What you need to do >>
Copy every line that holds the string "active" from the data below.
[[ Listed records open ]]
### src/rtl/ex_result_demux_pkg.sv
// Shared EX-stage definitions: destination/operand select codes and the
// decode from a 4-bit select code to a channel index. The EX operand mux
// uses the same constants, so the two directions always agree on mapping.
package ex_result_demux_pkg;

    localparam int SEL_W = 4;
    localparam int CH_W  = 4;

    // Codes 0 and 1 both address channel A; 11..15 are unused.
    localparam logic [SEL_W-1:0] SEL_A     = 4'd0;
    localparam logic [SEL_W-1:0] SEL_A_ALT = 4'd1;
    localparam logic [SEL_W-1:0] SEL_B     = 4'd2;
    localparam logic [SEL_W-1:0] SEL_C     = 4'd3;
    localparam logic [SEL_W-1:0] SEL_D     = 4'd4;
    localparam logic [SEL_W-1:0] SEL_E     = 4'd5;
    localparam logic [SEL_W-1:0] SEL_F     = 4'd6;
    localparam logic [SEL_W-1:0] SEL_G     = 4'd7;
    localparam logic [SEL_W-1:0] SEL_H     = 4'd8;
    localparam logic [SEL_W-1:0] SEL_I     = 4'd9;
    localparam logic [SEL_W-1:0] SEL_J     = 4'd10;

    typedef struct packed {
        logic            valid;
        logic [CH_W-1:0] ch;
    } sel_dec_t;

    function automatic sel_dec_t sel_to_ch(input logic [SEL_W-1:0] sel);
        sel_dec_t d;
        d.valid = 1'b1;
        d.ch    = '0;
        case (sel)
            SEL_A, SEL_A_ALT: d.ch = 4'd0;
            SEL_B:            d.ch = 4'd1;
            SEL_C:            d.ch = 4'd2;
            SEL_D:            d.ch = 4'd3;
            SEL_E:            d.ch = 4'd4;
            SEL_F:            d.ch = 4'd5;
            SEL_G:            d.ch = 4'd6;
            SEL_H:            d.ch = 4'd7;
            SEL_I:            d.ch = 4'd8;
            SEL_J:            d.ch = 4'd9;
            default:          d.valid = 1'b0;
        endcase
        return d;
    endfunction

endpackage

### src/rtl/ex_result_demux_fifo.sv
// Small in-order buffer, DEPTH x W, with occupancy.
//   clk, rst_n       clock / async active-low reset
//   push, wdata      write at tail (ignored when full)
//   pop              advance head (ignored when empty)
//   rdata            head entry straight from storage; when empty it holds
//                    the last entry popped (zero after reset)
//   occupancy        entries held, 0..DEPTH
//   full, empty      status derived from occupancy
module ex_result_demux_fifo #(
    parameter int W     = 36,
    parameter int DEPTH = 2
) (
    input  logic                     clk,
    input  logic                     rst_n,
    input  logic                     push,
    input  logic [W-1:0]             wdata,
    input  logic                     pop,
    output logic [W-1:0]             rdata,
    output logic [$clog2(DEPTH):0]   occupancy,
    output logic                     full,
    output logic                     empty
);
    localparam int AW = $clog2(DEPTH);
    localparam logic [AW-1:0] PTR_ONE  = AW'(1);
    localparam logic [AW:0]   CNT_ONE  = (AW+1)'(1);
    localparam logic [AW:0]   CNT_FULL = (AW+1)'(DEPTH);

    logic [W-1:0]  mem [DEPTH];
    logic [AW-1:0] wr_ptr, rd_ptr;
    logic [AW:0]   count;
    logic [W-1:0]  hold;
    logic          do_push, do_pop;

    assign full    = (count == CNT_FULL);
    assign empty   = (count == '0);
    assign do_push = push && !full;
    assign do_pop  = pop && !empty;

    // Last popped entry keeps the shared bus stable while the buffer is empty.
    assign rdata     = empty ? hold : mem[rd_ptr];
    assign occupancy = count;

    // DEPTH is a power of two, so pointers wrap by natural overflow.
    always_ff @(posedge clk or negedge rst_n) begin
        if (!rst_n) begin
            wr_ptr <= '0;
            rd_ptr <= '0;
            count  <= '0;
            hold   <= '0;
            for (int i = 0; i < DEPTH; i++) mem[i] <= '0;
        end else begin
            if (do_push) begin
                mem[wr_ptr] <= wdata;
                wr_ptr      <= wr_ptr + PTR_ONE;
            end
            if (do_pop) begin
                hold   <= mem[rd_ptr];
                rd_ptr <= rd_ptr + PTR_ONE;
            end
            case ({do_push, do_pop})
                2'b10:   count <= count + CNT_ONE;
                2'b01:   count <= count - CNT_ONE;
                default: count <= count;
            endcase
        end
    end

endmodule

### src/rtl/ex_result_demux.sv
// EX result router: one tagged value in, delivered to one of NUM_CH channels.
//   clk, rst_n            clock / async active-low reset
//   in_valid/in_ready     upstream handshake; in_ready depends on state only
//   in_data, in_sel       value and 4-bit destination code
//   out_data              shared bus, head of buffer
//   out_valid[NUM_CH]     one-hot owner of out_data, zero when empty
//   out_ready[NUM_CH]     per-channel accept; only the owner's bit matters
//   err_pulse             one cycle after a bad code was accepted
//   err_count             saturating count of dropped bad-code transfers
//   occupancy             entries buffered
module ex_result_demux
    import ex_result_demux_pkg::*;
#(
    parameter int DATA_W = 32,
    parameter int NUM_CH = 10,
    parameter int DEPTH  = 2,
    parameter int ERR_W  = 8
) (
    input  logic                    clk,
    input  logic                    rst_n,
    input  logic                    in_valid,
    output logic                    in_ready,
    input  logic [DATA_W-1:0]       in_data,
    input  logic [SEL_W-1:0]        in_sel,
    output logic [DATA_W-1:0]       out_data,
    output logic [NUM_CH-1:0]       out_valid,
    input  logic [NUM_CH-1:0]       out_ready,
    output logic                    err_pulse,
    output logic [ERR_W-1:0]        err_count,
    output logic [$clog2(DEPTH):0]  occupancy
);
    localparam int EW = DATA_W + CH_W;
    localparam logic [ERR_W-1:0] ERR_ONE = ERR_W'(1);

    sel_dec_t         dec;
    logic             push, store, bad, pop;
    logic             full, empty;
    logic [EW-1:0]    head;
    logic [CH_W-1:0]  head_ch;

    assign dec      = sel_to_ch(in_sel);
    assign in_ready = !full;
    assign push     = in_valid && in_ready;
    // Bad codes are accepted and dropped so upstream never stalls on them.
    assign store    = push && dec.valid;
    assign bad      = push && !dec.valid;

    ex_result_demux_fifo #(
        .W     (EW),
        .DEPTH (DEPTH)
    ) u_fifo (
        .clk       (clk),
        .rst_n     (rst_n),
        .push      (store),
        .wdata     ({dec.ch, in_data}),
        .pop       (pop),
        .rdata     (head),
        .occupancy (occupancy),
        .full      (full),
        .empty     (empty)
    );

    assign head_ch  = head[DATA_W +: CH_W];
    assign out_data = head[DATA_W-1:0];

    for (genvar c = 0; c < NUM_CH; c++) begin : g_ch
        assign out_valid[c] = !empty && (head_ch == CH_W'(c));
    end

    // Non-owner ready bits are masked off by out_valid.
    assign pop = |(out_valid & out_ready);

    always_ff @(posedge clk or negedge rst_n) begin
        if (!rst_n) begin
            err_pulse <= 1'b0;
            err_count <= '0;
        end else begin
            err_pulse <= bad;
            if (bad && (err_count != '1)) err_count <= err_count + ERR_ONE;
        end
    end

endmodule

### config.mk
export PLATFORM = sky130hd
export DESIGN_NAME = ex_result_demux
export DESIGN_NICKNAME = d
export VERILOG_FILES = /design/src/rtl/ex_result_demux_pkg.sv /design/src/rtl/ex_result_demux_fifo.sv /design/src/rtl/ex_result_demux.sv
export SDC_FILE = /design/constraint.sdc
export NUM_CORES = 1
export LEC_CHECK = 0
export BUFFER_PORTS_ARGS = -buffer_cell sky130_fd_sc_hd__buf_2
export CAP_MARGIN = 20
export CELL_PAD_IN_SITES_DETAIL_PLACEMENT = 1
export CELL_PAD_IN_SITES_GLOBAL_PLACEMENT = 1
export CORE_ASPECT_RATIO = 1.1
export CORE_MARGIN = 4
export CORE_UTILIZATION = 43
export CTS_CLUSTER_SIZE = 25
export DETAILED_ROUTE_END_ITERATION = 10
export GPL_ROUTABILITY_DRIVEN = 0
export PLACE_DENSITY_LB_ADDON = 0.1
export SETUP_SLACK_MARGIN = 0.2
export SLEW_MARGIN = 20
export SYNTH_ARGS = -nofsm -noshare
export SYNTH_HDL_FRONTEND = slang
export SYNTH_SLANG_ARGS = --single-unit
export TNS_END_PERCENT = 5
### constraint.sdc
create_clock -name clk -period 3.7 [get_ports clk]
set_clock_uncertainty 0.15 [all_clocks]
set_input_delay 0 -clock clk [delete_from_list [all_inputs] [get_ports clk]]
set_output_delay 0 -clock clk [all_outputs]
set_load 0.05 [all_outputs]
==> metrics.md <==
| Metric | Value |
|---|---|
| Status | finished, final reports clean |
| GR peak layer | met2 |
| CTS sink cnt | 119 |
| Final setup viols | 0 |
| GR Layer Usage met3 | 5.63% |
| Mapped Area | 0.00572 mm² |
| Diode count | 0 |
| R2R Path End | u_fifo.occupancy[1] |
| WL final | 14,600 µm |
| Starting density of the core | 44.7% |
| Area delta synth->final | 26.4% |
| Core Util, Final | 56.5% |
| FP Rows | 43 |
| Commonest non-fill, non-tap cell in the layout | dfrtp_1 |
| Max Freq | 317 MHz |
| Register area share after synthesis | 52.0% |
| EDFF count, synth | 0 |
| Crit path launch type | flip-flop |
| Post-synth top area cell | dfrtp_1 |
| Final Hold Vio Count | 0 |
| Vias | 4,373 |
| Fill cell count | 1,457 |
| Unrepaired setup endpoints after global routing | no |
| Commonest non-fill, non-tap cells in the layout | dfrtp_1 (118), nand2_1 (113), buf_2 (101) |
| Critical path class | flip-flop to flip-flop |
| Largest net degree at the start of global routing | 79 |
| # H-tree levels | 4 |
| Clock latency on the worst-skew pair | 0.40 ns |
| Worst Tran Pin Value | 0.914 ns |
| Setup TNS Final | 0 ns |
| Syn Nets | 603 |
| Crit share post-route | 85.3% |
| Post-route DRC | 0 |
| Post-synth top area share | 52.0% |
| First-pass GRT wire length | 24,600 µm |
| Met2 Track Usage GR | 35.3% |
| GR Overflow Total | 0 |
| Worst relative slew slack | 38.9% |
| Max Cap Viol | 0 |
| Worst r2r path cells | 9 |
| Crit path DAT | 3.33 ns |
| ANT nets after route | 0 |
| Die ar. | 0.0152 mm² |
| Total GRT Usage | 20.3% |
| Routed len/inst | 17.1 µm |
| Die X-Extent | 118 µm |
| Core footprint | 0.0128 mm² |
| Layout cell share with drive strength beyond 1 | 26.0% |
| Critical path origin | u_fifo.occupancy[0] |
| Clock transition at path regs | 0.05 ns |
| Top FF cell, synth | dfrtp_1 |
| CTS max path bufs | 2 |
| CP Capture Type | flip-flop |
| Num CTS Buffers | 17 |
| Post-Syn Instances | 552 |
| FF-to-FF Start | u_fifo.occupancy[0] |
| Main area contributors after synthesis | dfrtp_1 (52%), mux2i_1 (12%), nand2_1 (7.4%) |
| Hold Path Class | input port to async pin |
| Critical-path maximum fanout | 64 |
| Vias in the first global route | 4,896 |
| Cell Area, Placed | 0.00629 mm² |
| Nets | 741 |
| Syn avg cell area | 10.4 µm² |
| Yosys Warn Count | 0 |
| WP data required | 3.87 ns |
| Setup slack, reg-to-reg | 0.54 ns |
| Via density | 5.11 |
| 1st-iter DRT viols | 227 |
| Crit path time final | 3.16 ns |
| Drt first pass iters | 4 |
| I/O pin count | 103 |
| Hold WS | 0.0511 ns |
| Buffers on Ports | 102 |
| #FFs+latches synth | 119 |
| Ys async rst share | 100% |
| Layout Cell Area excl Fill | 0.00723 mm² |
| TritonCTS clock tree | yes |
| Root Driver | clkbuf_16 |
| Max-slew violation count | 0 |
| Met1 Use GR | 24.9% |
| Initial antenna violation count | 0 |
| Post-DP HPWL | 9200 µm |
| Yosys cell types | 44 |
| Die Span Y | 129 µm |
[per-layer routing]
metal | vias up | routed length (µm)
met5 | - | 0
met4 | 0 | 202
li1 | 2098 | -
met1 | 2166 | 6500
met3 | 19 | 592
met2 | 90 | 7330
[through the flow]
| stage | setup WS, ns | std cells |
|---|---|---|
| 5_1_grt | 0.238 | 856 |
| 4_1_cts | 0.359 | 855 |
| 3_3_place_gp | 0.517 | 786 |
| 6_report | 0.545 | 856 |
| 3_5_place_dp | 0.400 | 786 |
| 2_1_floorplan | 0.704 | 552 |
[critical path, stage by stage, from the launching register on]
cell,delay (ns)
dfrtp_1,0.52
or2_2,0.28
buf_4,0.54
nand3_1,0.28
o22ai_2,0.46
nor2_8,0.17
inv_2,0.08
ha_1,0.25
nor2_1,0.14
xor2_1,0.17
[synth_stat cells (all sizes together), types with 2 or more instances]
| cell type | count |
|---|---|
| a21oi | 36 |
| and3 | 4 |
| buf | 11 |
| clkbuf | 19 |
| dfrtp | 119 |
| ha | 2 |
| inv | 33 |
| mux2 | 39 |
| mux2i | 68 |
| nand2 | 113 |
| nand3 | 4 |
| nand3b | 2 |
| nand4 | 4 |
| nor2 | 52 |
| nor3 | 3 |
| o21ai | 10 |
| o22ai | 2 |
| o31ai | 3 |
| or2 | 3 |
| xnor2 | 9 |
| xor2 | 4 |
[flip-flops by register name, indices dropped and copies added, names as in the netlist]
register and cells:
u_fifo.mem 72, u_fifo.rd_ptr 1, u_fifo.occupancy 2, u_fifo.wr_ptr 1
err_pulse 1, err_count 8, u_fifo.hold 34
[logic make-up (layout without fill, tap and decap cells)]
group / after synthesis / count (layout) / share of synthesized area, %
simple gates: 190 / 191 / 13.9
flops: 119 / 119 / 52.0
mux: 107 / 107 / 19.6
buf+inv: 63 / 209 / 5.36
compound gates: 58 / 58 / 6.71
xor+xnor: 13 / 13 / 1.99
fa+ha+maj: 2 / 2 / 0.437
[area by class of cell]
| class | instances | area, µm² | area share (%) |
|---|---|---|---|
| timing repair buffer | 148 | 965 | 13.3 |
| clock buffer | 23 | 458 | 6.33 |
| clock inverter | 5 | 52.6 | 0.727 |
| tap | 157 | 196 | 2.72 |
| multi-input combinational | 371 | 2460 | 34.0 |
| sequential | 119 | 2980 | 41.2 |
| inverter | 33 | 124 | 1.71 |
[how the worst max path moves through the flow]
stage          depth (start not counted)  slack [ns]             endpoint
6_report                               9        0.54  u_fifo.occupancy[1]
5_1_grt                                9        0.24  u_fifo.occupancy[1]
4_1_cts                                9        0.36  u_fifo.occupancy[1]
3_5_place_dp                           9        0.40  u_fifo.occupancy[1]
3_3_place_gp                          10        0.52  u_fifo.occupancy[1]
2_1_floorplan                         12        0.70  u_fifo.occupancy[1]
[what timing repair did]
action | in CTS | in global routing
gates resized for setup | 0 | 0
buffers inserted | 0 | 0
endpoints found under the setup margin | 0 | 1
endpoints found under the hold margin | 157 | 0
hold buffers | 41 | 0
Power is not shown: default switching activity piles up to over one toggle a cycle in this logic, so the estimate is an artifact.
[[ Listed records closed ]]
Response for this exercise >>
//   clk, rst_n       clock / async active-low reset
//   clk, rst_n            clock / async active-low reset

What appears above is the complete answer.